If it works for your family to pay, great. But don't look down your noses and judge me, because we are doing it different. And, yes, I have seen MANY kids throw away Mommy and Daddy's money just because they could.
This will be my son's INVESTMENT - not a debt. It is HIS life. We don't expect him to pay us his salary once he finds a job after graduation. Why in the world would we pay for his schooling?
I don't see anything on this thread that insinuates anything concerning your honesty.
I said that when I was in school the financial aid office accused ME of lying. They said that no one could possibly live on what I was earning and that my parents had to be giving me money.
I said that if the FAFSA folks allowed parents to say they just don't want to pay, lots of people will lie and do just what the financial aid office accused me of doing -- taking money from their parents and pretending to be financially independent students.
But no one's said you're lying. Not even close.
You are dead-wrong on one thing: If your son borrows for his education, it may be an investment in his future, but it will ALSO be a debt. If he has to repay it, it's a debt. You and he may deem it a worthwhile debt or an unavoidable debt, but it is still a debt. That's a simple fact.
Finally, I don't see that borrowing increases student responsibility. It's very easy for an 18-year old to promise to pay back money sometime in the distant future. To many of them, with their minimal knowledge of finances, the amounts they promise to pay seem vague. I am firmly convinced that if your main goal is to increase responsibility in your student, the student needs to be working for that money TODAY.
Kids are unique and there are many factors that determine whether they will be successful.
This is the bottom line! Not only are kids unique, they're multi-fauceted. Anytime someone says, "If you just ____, your kid will turn out fine", that's untruthful. Success is dependant upon many, many factors -- some of which are even out of our control.
The pay-for-college-and-they-won't-appreciate-it concept is something of an urban myth. Sure, it's true for some students, but to make a blanket statement about it applying to every student . . . well, that's an exaggeration. Some students will be successful, others won't. Some of those successful students will be paying it on their own, others will be on their parents' dime.
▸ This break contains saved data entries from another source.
### src/design/rk4rlc_pkg.sv
`default_nettype none
// ----------------------------------------------------------------------------
// rk4rlc_pkg
// Shared types, register indexes and saturating helpers for the RK4 RLC step.
// ----------------------------------------------------------------------------
package rk4rlc_pkg;

    localparam int CFG_DATA_W  = 63;
    localparam int CFG_INDEX_W = 3;
    localparam int PHASE_STEP_W = 31;

    localparam logic [CFG_INDEX_W-1:0] CFG_TIME_STEP      = 3'd0;
    localparam logic [CFG_INDEX_W-1:0] CFG_INV_INDUCTANCE = 3'd1;
    localparam logic [CFG_INDEX_W-1:0] CFG_INV_LC         = 3'd2;
    localparam logic [CFG_INDEX_W-1:0] CFG_R_OVER_L       = 3'd3;
    localparam logic [CFG_INDEX_W-1:0] CFG_DRIVE_AMP      = 3'd4;
    localparam logic [CFG_INDEX_W-1:0] CFG_PHASE_STEP     = 3'd5;

    localparam logic [62:0] RST_TIME_STEP      = 63'd4294967;
    localparam logic [62:0] RST_INV_INDUCTANCE = 63'd42949672960;
    localparam logic [62:0] RST_INV_LC         = 63'd42949672960000;
    localparam logic [62:0] RST_R_OVER_L       = 63'd4294967296000;
    localparam logic [62:0] RST_DRIVE_AMP      = 63'd42949672960;
    localparam logic [30:0] RST_PHASE_STEP     = 31'd34177904;

    localparam logic signed [63:0] SAT_MAX = 64'sh7FFF_FFFF_FFFF_FFFF;
    localparam logic signed [63:0] SAT_MIN = 64'sh8000_0000_0000_0000;

    // pi/2 in unsigned Q2.62
    localparam logic [63:0] PI_HALF_Q62 = 64'h6487_ED51_10B4_611A;

    localparam logic [1:0] STAGE_K1 = 2'd0;
    localparam logic [1:0] STAGE_K2 = 2'd1;
    localparam logic [1:0] STAGE_K3 = 2'd2;
    localparam logic [1:0] STAGE_K4 = 2'd3;

    typedef struct packed {
        logic               start;
        logic               sh30;
        logic signed [63:0] a;
        logic signed [63:0] b;
    } mul_req_t;

    typedef struct packed {
        logic               busy;
        logic               done;
        logic signed [63:0] p;
    } mul_rsp_t;

    typedef enum logic [11:0] {
        ST_IDLE = 12'b0000_0000_0001,
        ST_DT6  = 12'b0000_0000_0010,
        ST_V0   = 12'b0000_0000_0100,
        ST_VH   = 12'b0000_0000_1000,
        ST_V1   = 12'b0000_0001_0000,
        ST_KQ   = 12'b0000_0010_0000,
        ST_KI   = 12'b0000_0100_0000,
        ST_SL_V = 12'b0000_1000_0000,
        ST_SL_Q = 12'b0001_0000_0000,
        ST_SL_I = 12'b0010_0000_0000,
        ST_FQ   = 12'b0100_0000_0000,
        ST_FI   = 12'b1000_0000_0000
    } seq_state_t;

    typedef enum logic [3:0] {
        M_IDLE = 4'b0001,
        M_PP   = 4'b0010,
        M_NEG  = 4'b0100,
        M_SAT  = 4'b1000
    } mul_state_t;

    function automatic logic signed [63:0] sat_add(input logic signed [63:0] a,
                                                   input logic signed [63:0] b);
        logic signed [64:0] s;
        s = {a[63], a} + {b[63], b};
        if (s[64] != s[63])
            return s[64] ? SAT_MIN : SAT_MAX;
        return s[63:0];
    endfunction

    function automatic logic signed [63:0] sat_sub(input logic signed [63:0] a,
                                                   input logic signed [63:0] b);
        logic signed [64:0] s;
        s = {a[63], a} - {b[63], b};
        if (s[64] != s[63])
            return s[64] ? SAT_MIN : SAT_MAX;
        return s[63:0];
    endfunction

    // running 1-2-2-1 weighted sum, left to right
    function automatic logic signed [63:0] weigh_step(input logic signed [63:0] sum,
                                                      input logic signed [63:0] k,
                                                      input logic [1:0] stage);
        logic signed [63:0] r;
        case (stage)
            STAGE_K1: r = k;
            STAGE_K2: r = sat_add(sum, sat_add(k, k));
            STAGE_K3: r = sat_add(sum, sat_add(k, k));
            default:  r = sat_add(sum, k);
        endcase
        return r;
    endfunction

endpackage
`default_nettype wire

### src/design/rk4rlc_mul.sv
`default_nettype none
// ----------------------------------------------------------------------------
// rk4rlc_mul
// Shared signed 64x64 multiplier: four 32x32 partial products, floor shift,
// saturation to 64 bits.
// ----------------------------------------------------------------------------
module rk4rlc_mul
    import rk4rlc_pkg::*;
#(
    parameter int FRACTION_BITS = 32
)
(
    input  wire logic     clk,
    input  wire logic     rst_n,
    input  wire mul_req_t req,
    output mul_rsp_t      rsp
);

    mul_state_t     mstate_reg, mstate_next;
    logic [1:0]     pp_reg, pp_next;
    logic           done_reg, done_next;
    logic [63:0]    ua_reg;
    logic [63:0]    ub_reg;
    logic           neg_reg;
    logic           sh30_reg;
    logic [127:0]   acc_reg, acc_next;
    logic [63:0]    res_reg, res_next;

    logic [31:0]    a_half;
    logic [31:0]    b_half;
    logic [63:0]    part;
    logic [127:0]   part_sh;
    logic [127:0]   shifted;
    logic           fits;

    always_comb
    begin
        a_half = pp_reg[1] ? ua_reg[63:32] : ua_reg[31:0];
        b_half = pp_reg[0] ? ub_reg[63:32] : ub_reg[31:0];
        part   = {32'd0, a_half} * {32'd0, b_half};
        case (pp_reg)
            2'd0:    part_sh = {64'd0, part};
            2'd3:    part_sh = {part, 64'd0};
            default: part_sh = {32'd0, part, 32'd0};
        endcase
        shifted = sh30_reg ? 128'($signed(acc_reg) >>> 30)
                           : 128'($signed(acc_reg) >>> FRACTION_BITS);
        fits    = (&shifted[127:63]) | (~|shifted[127:63]);
    end

    always_comb
    begin
        mstate_next = mstate_reg;
        pp_next     = pp_reg;
        done_next   = 1'b0;
        acc_next    = acc_reg;
        res_next    = res_reg;
        case (mstate_reg)
            M_IDLE:
            begin
                if (req.start)
                begin
                    acc_next    = '0;
                    pp_next     = '0;
                    mstate_next = M_PP;
                end
            end
            M_PP:
            begin
                acc_next = acc_reg + part_sh;
                pp_next  = pp_reg + 2'd1;
                if (pp_reg == 2'd3)
                    mstate_next = M_NEG;
            end
            M_NEG:
            begin
                if (neg_reg)
                    acc_next = -acc_reg;
                mstate_next = M_SAT;
            end
            M_SAT:
            begin
                if (fits)
                    res_next = shifted[63:0];
                else
                    res_next = shifted[127] ? SAT_MIN : SAT_MAX;
                done_next   = 1'b1;
                mstate_next = M_IDLE;
            end
            default:
            begin
                mstate_next = M_IDLE;
            end
        endcase
    end

    always_ff @(posedge clk or negedge rst_n)
    begin
        if (!rst_n)
        begin
            mstate_reg <= M_IDLE;
            pp_reg     <= '0;
            done_reg   <= 1'b0;
        end
        else
        begin
            mstate_reg <= mstate_next;
            pp_reg     <= pp_next;
            done_reg   <= done_next;
        end
    end

    always_ff @(posedge clk)
    begin
        acc_reg <= acc_next;
        res_reg <= res_next;
        if (mstate_reg == M_IDLE && req.start)
        begin
            ua_reg   <= req.a[63] ? 64'(-req.a) : 64'(req.a);
            ub_reg   <= req.b[63] ? 64'(-req.b) : 64'(req.b);
            neg_reg  <= req.a[63] ^ req.b[63];
            sh30_reg <= req.sh30;
        end
    end

    assign rsp.busy = (mstate_reg != M_IDLE);
    assign rsp.done = done_reg;
    assign rsp.p    = res_reg;

endmodule
`default_nettype wire

### config.mk
export PLATFORM = sky130hd
export DESIGN_NAME = rk4rlc_mul
export DESIGN_NICKNAME = d
export VERILOG_FILES = /design/src/design/rk4rlc_pkg.sv /design/src/design/rk4rlc_mul.sv
export SDC_FILE = /design/constraint.sdc
export NUM_CORES = 2
export LEC_CHECK = 0
export BUFFER_PORTS_ARGS = -buffer_cell sky130_fd_sc_hd__buf_2
export CAP_MARGIN = 10
export CORE_ASPECT_RATIO = 0.5
export CORE_MARGIN = 5
export CORE_UTILIZATION = 43
export CTS_BUF_LIST = sky130_fd_sc_hd__clkbuf_8
export DETAILED_ROUTE_END_ITERATION = 10
export PLACE_DENSITY = 0.57
export SLEW_MARGIN = 20
export SYNTH_ARGS = -nofsm -noshare
export SYNTH_HDL_FRONTEND = slang
export SYNTH_SLANG_ARGS = --single-unit
### constraint.sdc
create_clock -name clk -period 15.6 [get_ports clk]
set_input_delay 0 -clock clk [delete_from_list [all_inputs] [get_ports clk]]
set_output_delay 0 -clock clk [all_outputs]
set_load 0.005 [all_outputs]
======== Word-level counts from Yosys, hierarchy flattened ========
Index checks and enable logic that the tools add are counted.
storage, ports and cells
  register bits ........................... 329
  logic and storage cells ................. 55
  bits of input ports ..................... 132
  output and inout bits ................... 66
operators by class
  add/subtract/negate cells ............... 5
  $mul .................................... 1
  mux-type cells .......................... 17
  bitwise operators ....................... 2
  reduce and logical (&&, ||, !) cells .... 10
  eq/ne operators ......................... 9
operator list
  operator                                                          number
  128-bit one-hot mux with 3 select lines                           1
  128-bit 2-to-1 mux                                                2
  128-bit one-hot mux with 2 select lines                           1
  128-bit adder                                                     1
  64-bit 2-to-1 mux                                                 2
  128-bit negator                                                   1
  64-bit negator                                                    2
  63-bit 2-to-1 mux                                                 2
  97-bit 2-to-1 mux                                                 1
  65-bit AND reduction                                              1
  65-bit OR reduction                                               1
  32-bit by 32-bit multiplier with 64-bit output                    1
  32-bit 2-to-1 mux                                                 2
  4-bit one-hot mux with 3 select lines                             1
  4-bit 2-to-1 mux                                                  2
  2-bit != test (second input constant)                             3
  4-bit by 1-bit == test with 1-bit output (second input constant)  1
  4-bit by 2-bit == test with 1-bit output (second input constant)  1
  4-bit by 3-bit == test with 1-bit output (second input constant)  1
  4-bit == test (second input constant)                             1
  4-bit by 1-bit != test with 1-bit output (second input constant)  1
  2-bit one-hot mux with 2 select lines                             1
  2-bit AND reduction                                               2
  3-bit AND reduction                                               1
  other kinds (11)                                                  11

======== Depth between registers and ports, before layout ========
  word-level depth ........................ 5
  gate-level depth with buffers ........... 48
  gate-level depth less buffers ........... 42

======== Least setup slack after synthesis ========
No wires, ideal clock.
  kind .................................... reg2reg
  start ................................... register pp_reg[1]
  end ..................................... register acc_reg[113] (data pin)
  period minus slack after synthesis ...... 11.847 ns
  data required time ...................... 15.329 ns
  setup time .............................. 0.271 ns
  buffers on the path ..................... 5
  cell stages (with the launch flop) ...... 46
  data arrival time ....................... 11.576 ns
  slack ................................... 3.753 ns
  cell sequence ........................... dfrtp_1 clkbuf_1 clkbuf_1 clkbuf_1 mux2i_1 clkbuf_1 nor2_1 fa_1 inv_1 fa_1 inv_1 fa_1 inv_1 fa_1 inv_1 fa_1 fa_1 fa_1 [... 10 more ...] a22o_1 a21oi_1 xor2_1 o31ai_1 ha_1 clkbuf_1 and4_1 nand3_1 nor4_1 a31oi_1 o31ai_1 a211oi_1 a21oi_1 o21ai_0 o41ai_1 a31oi_1 xnor2_1 o22ai_1
between the ends
  longest elaborated chain between the ends .. 5
  elaborated cells between the ends (all ways) .. 7
  classes of those cells .................. add/sub: 1; mul: 1; eq/ne: 1; mux: 3; reduce/logical: 1
RTL lines
  what                                            line               RTL
  start: declaration                              rk4rlc_mul.sv:20   logic [1:0] pp_reg, pp_next;
  start signal: assignment                        rk4rlc_mul.sv:108  pp_reg <= pp_next;
  32-bit 2-to-1 mux                               rk4rlc_mul.sv:38   a_half = pp_reg[1] ? ua_reg[63:32] : ua_reg[31:0];
  32-bit by 32-bit multiplier with 64-bit output  rk4rlc_mul.sv:40   part = {32'd0, a_half} * {32'd0, b_half};
  128-bit one-hot mux with 2 select lines *       rk4rlc_mul.sv:41   case (pp_reg)
  128-bit adder *                                 rk4rlc_mul.sv:70   acc_next = acc_reg + part_sh;
  128-bit one-hot mux with 3 select lines *       rk4rlc_mul.sv:58   case (mstate_reg)
  net acc_next[113]                               rk4rlc_mul.sv:26   logic [127:0] acc_reg, acc_next;
  end signal: assignment                          rk4rlc_mul.sv:115  acc_reg <= acc_next;
  end: declaration                                rk4rlc_mul.sv:26
The timed path passes the listed nets; every way through them passes the cells marked *.
A chain may end at the register's enable or synchronous reset.

======== Worst setup path in the final report ========
  start ................................... register pp_reg[0]
  end ..................................... register acc_reg[113] (data pin)
between the ends
  longest elaborated chain between the ends .. 5
  elaborated cells between the ends (all ways) .. 7
  classes of those cells .................. add/sub: 1; mul: 1; eq/ne: 1; mux: 3; reduce/logical: 1
RTL lines
  what                                            line              RTL
  32-bit 2-to-1 mux                               rk4rlc_mul.sv:39  b_half = pp_reg[0] ? ub_reg[63:32] : ub_reg[31:0];
  32-bit by 32-bit multiplier with 64-bit output  rk4rlc_mul.sv:40
  128-bit one-hot mux with 2 select lines *       rk4rlc_mul.sv:41
  128-bit adder *                                 rk4rlc_mul.sv:70
  128-bit one-hot mux with 3 select lines *       rk4rlc_mul.sv:58
  net acc_next[113]                               rk4rlc_mul.sv:26
Marks and branches as above.

==> insert_results.sql <==
INSERT INTO impl_metrics (metric_group, metric, value, unit) VALUES
('run_status', 'status', 'completed', ''),
('clock_network', 'cts_buffer_depth', '3', ''),
('finish', 'commonest_non_fill_non_tap_cell_in_the_layout', 'sky130_fd_sc_hd__inv_1', ''),
('logic_synthesis', 'synth.cell_area', '59700', 'µm²'),
('timing', 'timing.fmax', '0.0683', 'GHz'),
('logic_synthesis', 'synth-edff-count', '322', ''),
('clock_network', 'ctsRootBufferMaster', 'sky130_fd_sc_hd__clkbuf_8', ''),
('clock_network', 'tritoncts_clock_tree', 'yes', ''),
('route', 'dr.pass1.iters', '5', ''),
('logic_synthesis', 'synth-async-reset-ratio', '0.0213', ''),
('placement', 'gp_congestion', '1.02', ''),
('global_route', 'grt_util_all_layers', '0.307', ''),
('global_route', 'maximum_number_of_pins_on_one_net_before_global_route_repair', '93', ''),
('die', 'rows', '96', ''),
('timing', 'slew_headroom', '0.198', ''),
('clock_network', 'cts_sinks', '329', ''),
('finish', 'num-fill-cells', '13300', ''),
('global_route', 'grt_antenna_before_repair', '13', ''),
('placement', 'detailed_place_hpwl', '179000', 'µm'),
('critical_path', 'critical_path_endpoint_category', 'flop', ''),
('logic_synthesis', 'syn-mean-instance-area', '8.86', 'µm²'),
('die', 'die_h', '273', 'µm'),
('timing', 'part_of_the_cycle_the_worst_path_needs', '0.939', ''),
('logic_synthesis', 'synth.net_count', '8168', ''),
('global_route', 'grt_remaining_overflow', '0', ''),
('die', 'die_ar', '147000', 'µm²'),
('critical_path', 'critPathMostFrequentCell', 'sky130_fd_sc_hd__fa_1', ''),
('logic_synthesis', 'netlist_instances', '6738', ''),
('route', 'ant_nets', '0', ''),
('die', 'die_x', '537', 'µm'),
('clock_network', 'worst_skew_pair.late_latency', '0.78', 'ns'),
('finish', 'largest_register_ffs', '128', ''),
('logic_synthesis', 'synthDistinctLibCells', '90', ''),
('critical_path', 'crit_path_max_fanout', '36', ''),
('route', 'via_per_inst', '5.75', ''),
('logic_synthesis', 'ys.flop_type', 'sky130_fd_sc_hd__edfxtp_1', ''),
('critical_path', 'critPathKind', 'reg -> reg', ''),
('critical_path', 'cp.arrival', '15.12', 'ns'),
('logic_synthesis', 'synth-seq-area-share', '0.165', ''),
('timing', 'rsz0062_at_grt', 'false', ''),
('global_route', 'first_global_vias', '51200', ''),
('critical_path', 'worst_path_largest_cell_delay', '0.98', 'ns'),
('clock_network', 'post_cts_buffers', '0', ''),
('timing', 'finalHoldViolCount', '0', ''),
('placement', 'placement.io_buffers', '197', ''),
('timing', 'worst_clock_skew', '0.0966', 'ns'),
('timing', 'post-route-min-period', '14.64', 'ns'),
('die', 'design.core.area', '138000', 'µm²'),
('global_route', 'first_pass_grt_wire_length', '336000', 'µm'),
('finish', 'layout.cells.most_common_list', 'sky130_fd_sc_hd__inv_1 (935), sky130_fd_sc_hd__fa_1 (897), sky130_fd_sc_hd__nor2_1 (847)', ''),
('route', 'detail_route.iter0.violations', '5013', ''),
('timing', 'slew_violations', '0', ''),
('logic_synthesis', 'synthesis.yosys.warnings', '0', ''),
('route', 'totalWireLength', '227000', 'µm'),
('critical_path', 'cp_slowest_cell', 'sky130_fd_sc_hd__mux2i_4', ''),
('timing', 'worstMarginPinSlew', '1.18', 'ns'),
('critical_path', 'critical_path_required', '16.08', 'ns'),
('route', 'remaining_drcs', '0', ''),
('timing', 'final-setup-viol-count', '0', ''),
('finish', 'nNetsFinal', '8422', ''),
('die', 'ios', '198', ''),
('critical_path', 'startpoint_class', 'flop', ''),
('logic_synthesis', 'ys_ff_latch', '329', ''),
('finish', 'syn_to_final_growth', '11.5', '%'),
('route', 'detail_route.wl_per_cell', '25.5', 'µm'),
('timing', 'setup_tns', '0', 'ns'),
('clock_network', 'h-tree-depth', '2', ''),
('clock_network', 'cts_hold_repair.buffers', '229', ''),
('die', 'effective_utilization_at_floorplan', '0.434', ''),
('clock_network', 'cts-buffers-inserted', '57', ''),
('min_path', 'min_path_type', 'in -> reg', ''),
('clock_network', 'path_clk_slew', '0.08', 'ns'),
('run', 'max_cap_viol_count', '0', ''),
('route', 'dr_total_vias', '51200', ''),
('clock_network', 'post_cts.resized_instances', '0', ''),
('finish', 'layout_cells_sized_above_1', '0.0783', '');
==> Yosys cell counts, types with 48 or more instances <==
| library cell | count | area [µm²] |
|---|---|---|
| sky130_fd_sc_hd__or3_1 | 49 | 307 |
| sky130_fd_sc_hd__edfxtp_1 | 322 | 9670 |
| sky130_fd_sc_hd__xnor2_1 | 259 | 2270 |
| sky130_fd_sc_hd__mux2_2 | 50 | 563 |
| sky130_fd_sc_hd__nand2_1 | 687 | 2580 |
| sky130_fd_sc_hd__clkbuf_1 | 327 | 1230 |
| sky130_fd_sc_hd__o21ai_0 | 225 | 1130 |
| sky130_fd_sc_hd__nand3_1 | 48 | 240 |
| sky130_fd_sc_hd__a21oi_1 | 270 | 1350 |
| sky130_fd_sc_hd__and2_1 | 74 | 463 |
| sky130_fd_sc_hd__o31ai_1 | 52 | 390 |
| sky130_fd_sc_hd__nor2b_1 | 78 | 488 |
| sky130_fd_sc_hd__mux2i_1 | 62 | 621 |
| sky130_fd_sc_hd__xor2_1 | 157 | 1380 |
| sky130_fd_sc_hd__fa_1 | 897 | 18000 |
| sky130_fd_sc_hd__o21bai_1 | 54 | 405 |
| sky130_fd_sc_hd__nor2_1 | 849 | 3190 |
| sky130_fd_sc_hd__ha_1 | 401 | 5020 |
| sky130_fd_sc_hd__a22o_1 | 58 | 508 |
| sky130_fd_sc_hd__a21o_1 | 110 | 826 |
| sky130_fd_sc_hd__nor3_1 | 98 | 490 |
| sky130_fd_sc_hd__a211oi_1 | 81 | 608 |
| sky130_fd_sc_hd__nand4_1 | 91 | 569 |
| sky130_fd_sc_hd__inv_1 | 920 | 3450 |
| sky130_fd_sc_hd__o22ai_1 | 107 | 669 |
==> critical path: cells and delay by family (launching register included) <==
family / cells / cell delay (ns)
flops: 1 / 0.93
mux: 1 / 0.98
fa+ha+maj: 10 / 5.09
xor+xnor: 2 / 0.71
buf+inv: 7 / 1.11
compound gates: 14 / 3.67
simple gates: 8 / 1.83
==> cell type report <==
class	count	area, µm²	area share
flip-flops and latches	329	9850	0.148
clock buffers	61	840	0.0126
repair buffers	536	4160	0.0625
multi-input cells	5147	45500	0.683
diodes	5	12.5	0.000188
well taps	1862	2330	0.0350
clock inverters	43	412	0.00619
inverters	921	3460	0.0520
==> routing by layer <==
| metal | track usage | vias up | wire length, µm |
|---|---|---|---|
| li1 | - | 22800 | - |
| met1 | 0.429 | 25500 | 98000 |
| met2 | 0.454 | 2499 | 95300 |
| met3 | 0.0961 | 417 | 25700 |
| met4 | 0.0944 | 10 | 8250 |
| met5 | 0 | - | 80 |
==> worst paths after layout <==
kind,from,endpoint,slack [ns],cells after the start
hold reg to reg,acc_reg[14],acc_reg[14],0.73,2
hold / removal,req[64],ua_reg[0],0.1,2
max in group asynchronous,rst_n,pp_reg[0],14.41,3
min in group asynchronous,rst_n,mstate_reg[2],0.46,3
setup reg to reg,pp_reg[0],acc_reg[113],0.96,42
setup / recovery,pp_reg[0],acc_reg[113],0.96,42
==> stage by stage <==
stage               area [µm²]   util  setup slack [ns]  std cells  hold slack [ns]
floorplan                59700      -              3.75       6738           -0.296
global placement         62900  0.457              1.24       8564          -0.0416
detailed placement       63000  0.458              1.15       8566          -0.0420
CTS                      66500  0.484              1.19       8899           0.0449
global route             66500  0.484             0.220       8903           0.0845
finish                   66500  0.484             0.959       8904           0.0989
==> logic make-up after synthesis <==
logic type	share of synthesized area
flops	0.165
fa+ha+maj	0.385
mux	0.0221
simple gates	0.165
xor+xnor	0.0614
buf+inv	0.0794
compound gates	0.122
Power is left out: the tool's default activity adds up to more than one toggle a clock period on the data nets, which glitch-free logic cannot reach.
Case in point, I had to pay every last dime of my education. As a result, I worked more hours than were healthy and wise, and it caused friction between me and my parents. Yes, I appreciated the opportunities I had, but I also felt that they
should've helped me. They didn't have the money to give me -- I understood that -- but they actually threw road blocks in my path. For example, they wouldn't do my FAFSA forms in a timely manner, which meant I received less money than I could've. In contrast, my roomate had parents who were very supportive of her education and paid every penny. She had a small job just for spending money. She was enormously grateful for what they'd given her and took her education very seriously. She had better grades than I did.
This last quote is where someone said people will lie about their willingness to pay.
Some people will lie about their willingness to pay. That was a general comment on society and the shortcomings of the FAFSA process. Why would you think that was about you personally?